Your assignment
Copy exactly the lines of the records below, and only those lines, beginning with the line that contains "inverter,10,37.5,0.00515" and ending with the line that contains "routed length, um".
***
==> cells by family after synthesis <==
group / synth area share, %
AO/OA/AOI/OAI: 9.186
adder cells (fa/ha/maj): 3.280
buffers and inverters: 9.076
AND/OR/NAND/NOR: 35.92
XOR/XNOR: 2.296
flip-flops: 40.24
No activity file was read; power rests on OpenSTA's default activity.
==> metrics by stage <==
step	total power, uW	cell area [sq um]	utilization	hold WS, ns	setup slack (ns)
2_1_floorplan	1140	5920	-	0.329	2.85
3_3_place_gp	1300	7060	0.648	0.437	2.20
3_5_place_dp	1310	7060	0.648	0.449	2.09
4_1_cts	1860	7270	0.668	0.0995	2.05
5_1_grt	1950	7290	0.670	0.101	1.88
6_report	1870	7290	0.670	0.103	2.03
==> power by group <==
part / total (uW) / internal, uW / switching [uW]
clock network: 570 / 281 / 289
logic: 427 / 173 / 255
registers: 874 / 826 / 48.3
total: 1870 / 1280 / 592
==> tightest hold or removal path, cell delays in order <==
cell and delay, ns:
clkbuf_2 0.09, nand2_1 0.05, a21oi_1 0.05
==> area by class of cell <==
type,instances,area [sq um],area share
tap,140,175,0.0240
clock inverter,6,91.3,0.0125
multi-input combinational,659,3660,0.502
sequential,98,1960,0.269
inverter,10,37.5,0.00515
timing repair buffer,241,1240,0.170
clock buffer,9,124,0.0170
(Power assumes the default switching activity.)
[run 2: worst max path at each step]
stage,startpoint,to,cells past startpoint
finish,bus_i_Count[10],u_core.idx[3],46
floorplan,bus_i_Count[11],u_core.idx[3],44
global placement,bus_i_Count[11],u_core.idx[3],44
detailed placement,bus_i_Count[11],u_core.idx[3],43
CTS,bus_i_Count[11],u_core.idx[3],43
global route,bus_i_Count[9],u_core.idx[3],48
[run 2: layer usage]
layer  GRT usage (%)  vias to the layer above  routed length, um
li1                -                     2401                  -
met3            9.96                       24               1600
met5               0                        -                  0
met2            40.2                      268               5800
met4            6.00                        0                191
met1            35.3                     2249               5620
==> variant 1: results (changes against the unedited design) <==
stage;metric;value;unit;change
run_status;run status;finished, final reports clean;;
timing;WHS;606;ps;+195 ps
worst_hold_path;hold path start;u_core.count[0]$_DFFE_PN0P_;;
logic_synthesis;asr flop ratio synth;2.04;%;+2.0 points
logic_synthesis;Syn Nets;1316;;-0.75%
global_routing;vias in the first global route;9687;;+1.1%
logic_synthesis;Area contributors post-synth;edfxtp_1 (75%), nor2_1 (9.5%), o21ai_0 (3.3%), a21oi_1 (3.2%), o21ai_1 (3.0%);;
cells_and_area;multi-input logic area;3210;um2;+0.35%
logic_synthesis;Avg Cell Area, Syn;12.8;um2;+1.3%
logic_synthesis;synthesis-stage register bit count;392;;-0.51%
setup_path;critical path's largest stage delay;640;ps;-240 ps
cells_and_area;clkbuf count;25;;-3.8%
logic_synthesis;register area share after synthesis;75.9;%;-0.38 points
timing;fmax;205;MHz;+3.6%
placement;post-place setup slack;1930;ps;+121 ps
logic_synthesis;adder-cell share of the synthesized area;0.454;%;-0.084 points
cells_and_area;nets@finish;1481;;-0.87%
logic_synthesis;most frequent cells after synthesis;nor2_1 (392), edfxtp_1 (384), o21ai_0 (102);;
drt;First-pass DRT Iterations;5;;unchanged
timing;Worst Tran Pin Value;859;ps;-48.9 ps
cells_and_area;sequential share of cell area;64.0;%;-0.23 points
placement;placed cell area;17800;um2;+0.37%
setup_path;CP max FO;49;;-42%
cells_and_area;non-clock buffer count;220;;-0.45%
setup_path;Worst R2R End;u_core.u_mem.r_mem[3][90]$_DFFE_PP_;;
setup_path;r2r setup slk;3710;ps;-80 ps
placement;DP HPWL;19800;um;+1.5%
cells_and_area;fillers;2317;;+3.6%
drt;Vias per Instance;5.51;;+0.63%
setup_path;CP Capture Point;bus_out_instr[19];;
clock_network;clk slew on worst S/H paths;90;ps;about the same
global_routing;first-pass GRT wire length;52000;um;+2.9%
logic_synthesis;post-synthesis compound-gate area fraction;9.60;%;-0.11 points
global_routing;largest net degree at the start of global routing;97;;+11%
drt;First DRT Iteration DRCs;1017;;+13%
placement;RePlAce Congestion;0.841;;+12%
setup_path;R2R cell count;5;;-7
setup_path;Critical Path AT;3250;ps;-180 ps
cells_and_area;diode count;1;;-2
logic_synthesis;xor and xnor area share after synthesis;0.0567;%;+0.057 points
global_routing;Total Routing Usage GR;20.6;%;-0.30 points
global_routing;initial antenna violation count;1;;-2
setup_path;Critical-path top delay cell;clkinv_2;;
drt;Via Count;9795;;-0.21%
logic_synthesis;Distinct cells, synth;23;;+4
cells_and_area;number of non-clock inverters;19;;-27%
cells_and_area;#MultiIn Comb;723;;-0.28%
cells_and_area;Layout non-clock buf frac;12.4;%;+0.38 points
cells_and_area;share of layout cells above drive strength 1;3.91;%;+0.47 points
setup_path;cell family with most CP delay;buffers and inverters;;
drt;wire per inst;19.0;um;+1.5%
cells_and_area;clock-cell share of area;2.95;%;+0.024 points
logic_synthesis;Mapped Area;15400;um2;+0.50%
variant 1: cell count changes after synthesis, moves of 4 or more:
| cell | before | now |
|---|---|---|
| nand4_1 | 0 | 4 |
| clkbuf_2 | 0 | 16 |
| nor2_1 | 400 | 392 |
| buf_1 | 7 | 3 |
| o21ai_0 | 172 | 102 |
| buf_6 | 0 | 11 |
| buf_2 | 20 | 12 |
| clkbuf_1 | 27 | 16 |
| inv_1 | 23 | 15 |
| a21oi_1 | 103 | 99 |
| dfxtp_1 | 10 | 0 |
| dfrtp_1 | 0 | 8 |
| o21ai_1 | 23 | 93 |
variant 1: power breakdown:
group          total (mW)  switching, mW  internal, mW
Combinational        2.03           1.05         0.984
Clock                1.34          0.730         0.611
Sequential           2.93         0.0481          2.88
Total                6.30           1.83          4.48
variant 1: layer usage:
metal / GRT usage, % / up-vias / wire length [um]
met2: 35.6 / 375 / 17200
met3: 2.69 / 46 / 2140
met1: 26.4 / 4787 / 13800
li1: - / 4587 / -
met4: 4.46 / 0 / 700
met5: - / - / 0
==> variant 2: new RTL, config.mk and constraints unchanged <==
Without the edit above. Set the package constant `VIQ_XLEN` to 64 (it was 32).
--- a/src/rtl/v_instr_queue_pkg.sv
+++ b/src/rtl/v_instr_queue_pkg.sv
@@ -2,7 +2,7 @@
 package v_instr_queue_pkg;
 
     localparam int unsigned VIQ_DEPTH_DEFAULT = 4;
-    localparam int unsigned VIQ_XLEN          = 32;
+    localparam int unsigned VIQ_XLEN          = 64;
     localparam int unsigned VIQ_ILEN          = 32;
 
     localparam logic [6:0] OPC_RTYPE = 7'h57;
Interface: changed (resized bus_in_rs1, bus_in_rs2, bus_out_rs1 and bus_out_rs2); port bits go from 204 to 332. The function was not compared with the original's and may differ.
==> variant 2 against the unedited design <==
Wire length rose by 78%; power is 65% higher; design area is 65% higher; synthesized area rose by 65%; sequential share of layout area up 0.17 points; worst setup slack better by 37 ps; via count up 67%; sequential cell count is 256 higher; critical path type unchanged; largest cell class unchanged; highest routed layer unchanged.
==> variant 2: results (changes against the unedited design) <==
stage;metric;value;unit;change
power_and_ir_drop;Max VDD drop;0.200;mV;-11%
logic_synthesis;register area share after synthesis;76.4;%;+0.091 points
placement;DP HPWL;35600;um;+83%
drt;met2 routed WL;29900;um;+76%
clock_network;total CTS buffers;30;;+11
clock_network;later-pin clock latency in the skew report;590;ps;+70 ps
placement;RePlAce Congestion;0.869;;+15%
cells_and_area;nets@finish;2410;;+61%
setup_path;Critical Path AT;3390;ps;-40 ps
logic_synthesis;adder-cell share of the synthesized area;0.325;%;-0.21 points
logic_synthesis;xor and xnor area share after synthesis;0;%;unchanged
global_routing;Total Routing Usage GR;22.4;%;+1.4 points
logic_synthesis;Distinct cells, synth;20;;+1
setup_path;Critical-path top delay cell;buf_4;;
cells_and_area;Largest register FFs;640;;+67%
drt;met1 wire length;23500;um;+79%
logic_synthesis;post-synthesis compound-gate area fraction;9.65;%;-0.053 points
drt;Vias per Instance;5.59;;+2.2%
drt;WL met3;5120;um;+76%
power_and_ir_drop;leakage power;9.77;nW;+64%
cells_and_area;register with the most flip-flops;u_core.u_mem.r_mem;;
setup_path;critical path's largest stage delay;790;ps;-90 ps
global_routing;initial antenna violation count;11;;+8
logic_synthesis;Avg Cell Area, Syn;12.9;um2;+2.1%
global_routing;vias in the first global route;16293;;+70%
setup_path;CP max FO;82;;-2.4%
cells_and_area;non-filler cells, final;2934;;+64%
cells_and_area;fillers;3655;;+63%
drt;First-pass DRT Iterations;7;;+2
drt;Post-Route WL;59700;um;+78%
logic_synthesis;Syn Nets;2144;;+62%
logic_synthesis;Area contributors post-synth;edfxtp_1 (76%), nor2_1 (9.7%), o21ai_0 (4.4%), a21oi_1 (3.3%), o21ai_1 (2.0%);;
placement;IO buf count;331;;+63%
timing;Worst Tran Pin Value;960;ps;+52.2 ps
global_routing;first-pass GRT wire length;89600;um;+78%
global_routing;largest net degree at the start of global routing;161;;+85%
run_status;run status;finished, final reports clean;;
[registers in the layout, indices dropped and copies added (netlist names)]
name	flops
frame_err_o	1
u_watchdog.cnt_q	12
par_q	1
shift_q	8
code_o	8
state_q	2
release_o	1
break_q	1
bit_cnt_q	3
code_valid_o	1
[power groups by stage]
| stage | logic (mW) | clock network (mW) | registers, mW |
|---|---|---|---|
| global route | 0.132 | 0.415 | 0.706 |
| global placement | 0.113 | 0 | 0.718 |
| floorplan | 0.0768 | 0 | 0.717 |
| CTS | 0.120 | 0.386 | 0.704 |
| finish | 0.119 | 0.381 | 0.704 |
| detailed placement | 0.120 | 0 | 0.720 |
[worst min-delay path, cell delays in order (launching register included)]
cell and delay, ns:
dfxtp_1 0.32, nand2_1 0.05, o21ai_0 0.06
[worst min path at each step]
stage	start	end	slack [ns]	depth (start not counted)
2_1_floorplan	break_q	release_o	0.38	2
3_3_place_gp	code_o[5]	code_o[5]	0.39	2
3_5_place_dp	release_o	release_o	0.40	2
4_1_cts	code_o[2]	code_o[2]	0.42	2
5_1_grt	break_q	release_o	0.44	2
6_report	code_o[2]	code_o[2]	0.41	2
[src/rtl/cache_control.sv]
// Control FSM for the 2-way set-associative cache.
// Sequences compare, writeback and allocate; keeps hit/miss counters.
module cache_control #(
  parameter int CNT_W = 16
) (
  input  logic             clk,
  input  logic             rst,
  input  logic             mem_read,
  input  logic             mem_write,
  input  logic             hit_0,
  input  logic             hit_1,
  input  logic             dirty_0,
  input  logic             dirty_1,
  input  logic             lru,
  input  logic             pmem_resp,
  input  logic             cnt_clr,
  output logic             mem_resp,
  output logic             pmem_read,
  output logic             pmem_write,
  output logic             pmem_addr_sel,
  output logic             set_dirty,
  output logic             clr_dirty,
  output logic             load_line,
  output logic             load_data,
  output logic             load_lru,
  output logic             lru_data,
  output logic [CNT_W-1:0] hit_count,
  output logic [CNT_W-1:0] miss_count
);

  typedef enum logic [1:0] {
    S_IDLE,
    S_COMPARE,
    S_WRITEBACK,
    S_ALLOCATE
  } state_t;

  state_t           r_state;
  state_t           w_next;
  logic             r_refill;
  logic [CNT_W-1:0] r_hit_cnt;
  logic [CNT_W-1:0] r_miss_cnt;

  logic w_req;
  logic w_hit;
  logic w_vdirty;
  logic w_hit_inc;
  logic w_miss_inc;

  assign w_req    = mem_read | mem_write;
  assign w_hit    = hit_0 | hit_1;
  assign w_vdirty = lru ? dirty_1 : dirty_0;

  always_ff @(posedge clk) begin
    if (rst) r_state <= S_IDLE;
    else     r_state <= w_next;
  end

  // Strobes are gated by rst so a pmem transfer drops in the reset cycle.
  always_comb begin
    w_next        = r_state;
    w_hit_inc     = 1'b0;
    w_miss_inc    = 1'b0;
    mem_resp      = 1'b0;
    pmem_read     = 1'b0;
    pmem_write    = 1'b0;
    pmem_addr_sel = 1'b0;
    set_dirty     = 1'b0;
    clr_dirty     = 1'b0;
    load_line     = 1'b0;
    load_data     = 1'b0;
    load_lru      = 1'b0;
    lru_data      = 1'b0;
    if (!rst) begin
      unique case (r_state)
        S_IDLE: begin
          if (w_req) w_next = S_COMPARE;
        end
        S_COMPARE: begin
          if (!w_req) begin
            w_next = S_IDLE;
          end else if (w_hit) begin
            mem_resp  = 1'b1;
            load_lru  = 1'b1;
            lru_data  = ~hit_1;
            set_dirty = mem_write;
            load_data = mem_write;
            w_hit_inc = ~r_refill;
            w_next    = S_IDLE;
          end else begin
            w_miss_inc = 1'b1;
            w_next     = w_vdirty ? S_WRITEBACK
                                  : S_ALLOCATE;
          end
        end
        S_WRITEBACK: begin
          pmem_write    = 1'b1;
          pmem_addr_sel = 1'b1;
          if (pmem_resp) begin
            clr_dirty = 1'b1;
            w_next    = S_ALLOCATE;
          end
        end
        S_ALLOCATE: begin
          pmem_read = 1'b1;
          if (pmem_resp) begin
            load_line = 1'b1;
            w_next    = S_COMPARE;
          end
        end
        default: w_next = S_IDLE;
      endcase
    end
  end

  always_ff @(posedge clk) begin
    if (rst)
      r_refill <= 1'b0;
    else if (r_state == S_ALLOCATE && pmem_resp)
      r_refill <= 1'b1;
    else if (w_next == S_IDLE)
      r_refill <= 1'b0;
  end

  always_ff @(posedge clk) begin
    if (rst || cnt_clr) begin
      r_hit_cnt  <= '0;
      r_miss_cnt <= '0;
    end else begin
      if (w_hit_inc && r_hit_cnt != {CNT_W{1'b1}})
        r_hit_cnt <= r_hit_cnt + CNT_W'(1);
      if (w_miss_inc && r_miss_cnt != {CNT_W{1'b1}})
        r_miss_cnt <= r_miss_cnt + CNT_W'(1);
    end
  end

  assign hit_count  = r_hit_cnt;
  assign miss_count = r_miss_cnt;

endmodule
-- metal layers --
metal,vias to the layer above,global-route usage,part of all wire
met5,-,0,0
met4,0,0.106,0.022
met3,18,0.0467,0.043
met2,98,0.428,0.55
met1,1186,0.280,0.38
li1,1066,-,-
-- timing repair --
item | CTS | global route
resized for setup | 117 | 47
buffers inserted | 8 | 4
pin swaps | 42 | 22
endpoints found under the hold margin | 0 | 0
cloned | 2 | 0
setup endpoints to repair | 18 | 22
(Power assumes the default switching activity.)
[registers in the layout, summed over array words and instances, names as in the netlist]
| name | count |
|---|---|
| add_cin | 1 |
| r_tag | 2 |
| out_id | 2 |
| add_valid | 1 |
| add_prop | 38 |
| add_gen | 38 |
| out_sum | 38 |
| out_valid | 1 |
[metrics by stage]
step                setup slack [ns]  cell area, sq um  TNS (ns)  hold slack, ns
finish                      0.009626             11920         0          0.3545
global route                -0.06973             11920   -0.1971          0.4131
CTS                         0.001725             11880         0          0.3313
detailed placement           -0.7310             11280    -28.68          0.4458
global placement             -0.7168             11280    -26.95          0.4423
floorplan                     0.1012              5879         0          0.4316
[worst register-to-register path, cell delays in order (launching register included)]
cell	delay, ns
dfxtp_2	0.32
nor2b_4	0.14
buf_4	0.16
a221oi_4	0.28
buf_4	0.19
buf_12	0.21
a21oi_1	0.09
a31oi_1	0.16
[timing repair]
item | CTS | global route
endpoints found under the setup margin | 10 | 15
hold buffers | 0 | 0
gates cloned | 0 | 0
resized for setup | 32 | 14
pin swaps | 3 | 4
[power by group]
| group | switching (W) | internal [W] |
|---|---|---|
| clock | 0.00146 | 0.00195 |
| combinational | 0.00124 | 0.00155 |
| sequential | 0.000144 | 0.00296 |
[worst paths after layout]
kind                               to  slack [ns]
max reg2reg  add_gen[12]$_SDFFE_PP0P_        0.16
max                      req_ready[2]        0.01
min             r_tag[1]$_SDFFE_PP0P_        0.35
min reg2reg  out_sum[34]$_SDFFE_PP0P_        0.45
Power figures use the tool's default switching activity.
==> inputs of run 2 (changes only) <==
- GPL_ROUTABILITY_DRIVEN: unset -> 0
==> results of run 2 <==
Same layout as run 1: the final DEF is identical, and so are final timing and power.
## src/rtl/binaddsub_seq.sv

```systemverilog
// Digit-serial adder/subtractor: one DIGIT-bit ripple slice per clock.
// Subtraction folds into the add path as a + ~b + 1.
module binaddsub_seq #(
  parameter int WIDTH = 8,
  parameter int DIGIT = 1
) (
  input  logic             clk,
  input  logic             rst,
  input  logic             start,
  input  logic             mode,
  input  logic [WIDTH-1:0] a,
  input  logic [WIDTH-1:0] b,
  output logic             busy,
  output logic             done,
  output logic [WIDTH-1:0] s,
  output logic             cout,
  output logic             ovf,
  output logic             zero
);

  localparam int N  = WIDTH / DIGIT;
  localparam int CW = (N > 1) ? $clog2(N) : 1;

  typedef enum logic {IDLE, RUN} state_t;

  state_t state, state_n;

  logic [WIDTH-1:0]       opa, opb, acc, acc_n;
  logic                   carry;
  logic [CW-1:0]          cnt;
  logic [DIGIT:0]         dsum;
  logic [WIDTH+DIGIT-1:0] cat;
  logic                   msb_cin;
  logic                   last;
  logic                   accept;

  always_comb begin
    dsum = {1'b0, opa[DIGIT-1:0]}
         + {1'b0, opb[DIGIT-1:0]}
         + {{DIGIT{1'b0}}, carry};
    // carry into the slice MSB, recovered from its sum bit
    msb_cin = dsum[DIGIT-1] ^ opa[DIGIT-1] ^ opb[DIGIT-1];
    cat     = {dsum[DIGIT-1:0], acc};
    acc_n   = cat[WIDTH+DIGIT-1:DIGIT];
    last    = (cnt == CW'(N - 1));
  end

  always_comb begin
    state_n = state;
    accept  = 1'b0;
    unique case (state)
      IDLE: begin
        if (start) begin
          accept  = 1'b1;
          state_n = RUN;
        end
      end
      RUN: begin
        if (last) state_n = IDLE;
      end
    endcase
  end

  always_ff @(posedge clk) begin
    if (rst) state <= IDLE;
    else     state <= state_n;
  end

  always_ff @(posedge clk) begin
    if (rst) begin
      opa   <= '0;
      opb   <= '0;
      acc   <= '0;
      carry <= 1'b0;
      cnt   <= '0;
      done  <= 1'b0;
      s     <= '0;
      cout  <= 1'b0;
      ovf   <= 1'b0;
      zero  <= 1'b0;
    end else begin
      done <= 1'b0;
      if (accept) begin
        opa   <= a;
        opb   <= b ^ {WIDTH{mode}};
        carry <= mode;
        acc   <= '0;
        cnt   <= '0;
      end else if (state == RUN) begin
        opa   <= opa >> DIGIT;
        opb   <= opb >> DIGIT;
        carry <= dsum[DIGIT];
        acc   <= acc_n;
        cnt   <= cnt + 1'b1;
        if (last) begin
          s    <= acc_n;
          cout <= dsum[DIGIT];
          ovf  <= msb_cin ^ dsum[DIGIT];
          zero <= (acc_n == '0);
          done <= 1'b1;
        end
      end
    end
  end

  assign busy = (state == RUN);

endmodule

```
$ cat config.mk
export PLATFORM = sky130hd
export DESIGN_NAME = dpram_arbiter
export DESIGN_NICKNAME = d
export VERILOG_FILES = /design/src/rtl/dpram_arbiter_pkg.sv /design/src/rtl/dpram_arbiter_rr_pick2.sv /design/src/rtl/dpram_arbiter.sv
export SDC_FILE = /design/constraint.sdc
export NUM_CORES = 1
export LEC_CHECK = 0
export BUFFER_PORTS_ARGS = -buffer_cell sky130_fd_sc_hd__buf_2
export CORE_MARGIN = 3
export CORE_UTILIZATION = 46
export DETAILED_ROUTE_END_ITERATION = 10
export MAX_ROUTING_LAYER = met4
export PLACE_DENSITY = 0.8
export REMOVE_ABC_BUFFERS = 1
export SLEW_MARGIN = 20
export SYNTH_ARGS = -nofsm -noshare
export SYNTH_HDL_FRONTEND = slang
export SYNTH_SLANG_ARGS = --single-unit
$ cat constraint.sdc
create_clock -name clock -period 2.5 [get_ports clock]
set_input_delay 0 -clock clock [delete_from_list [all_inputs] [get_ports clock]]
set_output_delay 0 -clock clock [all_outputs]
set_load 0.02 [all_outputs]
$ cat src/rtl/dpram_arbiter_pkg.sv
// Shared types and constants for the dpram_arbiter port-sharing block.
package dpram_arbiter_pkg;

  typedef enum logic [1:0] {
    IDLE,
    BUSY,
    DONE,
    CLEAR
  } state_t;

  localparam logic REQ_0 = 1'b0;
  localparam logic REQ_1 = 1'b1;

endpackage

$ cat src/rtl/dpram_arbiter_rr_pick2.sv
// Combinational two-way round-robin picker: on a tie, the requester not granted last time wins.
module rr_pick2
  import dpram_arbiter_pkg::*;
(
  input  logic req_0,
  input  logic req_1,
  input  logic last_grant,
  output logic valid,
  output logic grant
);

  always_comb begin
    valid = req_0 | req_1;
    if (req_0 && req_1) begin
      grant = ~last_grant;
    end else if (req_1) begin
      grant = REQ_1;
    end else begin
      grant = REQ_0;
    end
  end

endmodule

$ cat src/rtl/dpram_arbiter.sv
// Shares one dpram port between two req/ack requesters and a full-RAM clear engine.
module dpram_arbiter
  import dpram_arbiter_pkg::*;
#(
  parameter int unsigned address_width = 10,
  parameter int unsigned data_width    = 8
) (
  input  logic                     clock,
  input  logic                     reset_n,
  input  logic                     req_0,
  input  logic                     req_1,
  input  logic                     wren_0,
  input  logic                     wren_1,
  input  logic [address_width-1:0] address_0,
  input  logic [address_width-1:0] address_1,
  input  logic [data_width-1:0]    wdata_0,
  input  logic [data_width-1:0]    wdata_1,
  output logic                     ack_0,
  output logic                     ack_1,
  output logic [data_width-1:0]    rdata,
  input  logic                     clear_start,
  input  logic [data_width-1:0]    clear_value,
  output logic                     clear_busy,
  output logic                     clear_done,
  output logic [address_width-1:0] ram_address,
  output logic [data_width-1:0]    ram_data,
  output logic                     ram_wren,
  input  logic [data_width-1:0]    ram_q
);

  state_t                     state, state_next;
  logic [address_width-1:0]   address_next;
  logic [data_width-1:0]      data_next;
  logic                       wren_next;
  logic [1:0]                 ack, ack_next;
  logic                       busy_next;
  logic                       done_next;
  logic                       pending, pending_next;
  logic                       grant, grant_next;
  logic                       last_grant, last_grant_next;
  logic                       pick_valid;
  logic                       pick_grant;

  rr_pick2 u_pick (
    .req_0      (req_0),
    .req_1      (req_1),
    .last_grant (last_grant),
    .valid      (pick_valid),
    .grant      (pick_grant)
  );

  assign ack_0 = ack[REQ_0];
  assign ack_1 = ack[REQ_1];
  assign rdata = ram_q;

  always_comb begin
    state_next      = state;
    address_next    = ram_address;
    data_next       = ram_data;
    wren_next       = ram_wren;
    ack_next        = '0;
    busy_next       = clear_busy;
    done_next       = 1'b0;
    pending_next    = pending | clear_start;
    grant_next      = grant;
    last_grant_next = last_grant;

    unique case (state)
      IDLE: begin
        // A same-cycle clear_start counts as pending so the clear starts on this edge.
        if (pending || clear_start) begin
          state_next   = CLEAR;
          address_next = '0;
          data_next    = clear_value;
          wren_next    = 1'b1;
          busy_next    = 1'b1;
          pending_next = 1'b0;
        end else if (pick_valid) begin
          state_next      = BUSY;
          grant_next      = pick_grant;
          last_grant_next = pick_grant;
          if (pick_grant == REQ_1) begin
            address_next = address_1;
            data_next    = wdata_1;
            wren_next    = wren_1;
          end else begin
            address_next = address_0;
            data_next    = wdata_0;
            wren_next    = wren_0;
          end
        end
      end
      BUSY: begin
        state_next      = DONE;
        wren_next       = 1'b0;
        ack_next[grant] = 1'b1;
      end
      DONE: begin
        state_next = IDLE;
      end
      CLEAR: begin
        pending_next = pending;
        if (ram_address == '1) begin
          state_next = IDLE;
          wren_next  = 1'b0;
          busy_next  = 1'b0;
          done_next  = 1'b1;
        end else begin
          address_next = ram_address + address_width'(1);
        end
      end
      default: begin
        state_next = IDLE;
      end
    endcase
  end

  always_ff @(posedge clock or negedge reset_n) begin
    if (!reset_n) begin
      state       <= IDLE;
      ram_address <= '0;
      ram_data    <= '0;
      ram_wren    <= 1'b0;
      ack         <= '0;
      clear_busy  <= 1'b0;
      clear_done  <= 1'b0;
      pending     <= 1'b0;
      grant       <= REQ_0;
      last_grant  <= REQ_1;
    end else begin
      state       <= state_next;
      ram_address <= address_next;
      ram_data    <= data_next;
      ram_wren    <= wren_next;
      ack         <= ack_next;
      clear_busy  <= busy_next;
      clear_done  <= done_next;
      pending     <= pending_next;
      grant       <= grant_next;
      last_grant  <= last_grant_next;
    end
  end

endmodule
***
Result of this task
inverter,10,37.5,0.00515
timing repair buffer,241,1240,0.170
clock buffer,9,124,0.0170
(Power assumes the default switching activity.)
[run 2: worst max path at each step]
stage,startpoint,to,cells past startpoint
finish,bus_i_Count[10],u_core.idx[3],46
floorplan,bus_i_Count[11],u_core.idx[3],44
global placement,bus_i_Count[11],u_core.idx[3],44
detailed placement,bus_i_Count[11],u_core.idx[3],43
CTS,bus_i_Count[11],u_core.idx[3],43
global route,bus_i_Count[9],u_core.idx[3],48
[run 2: layer usage]
layer  GRT usage (%)  vias to the layer above  routed length, um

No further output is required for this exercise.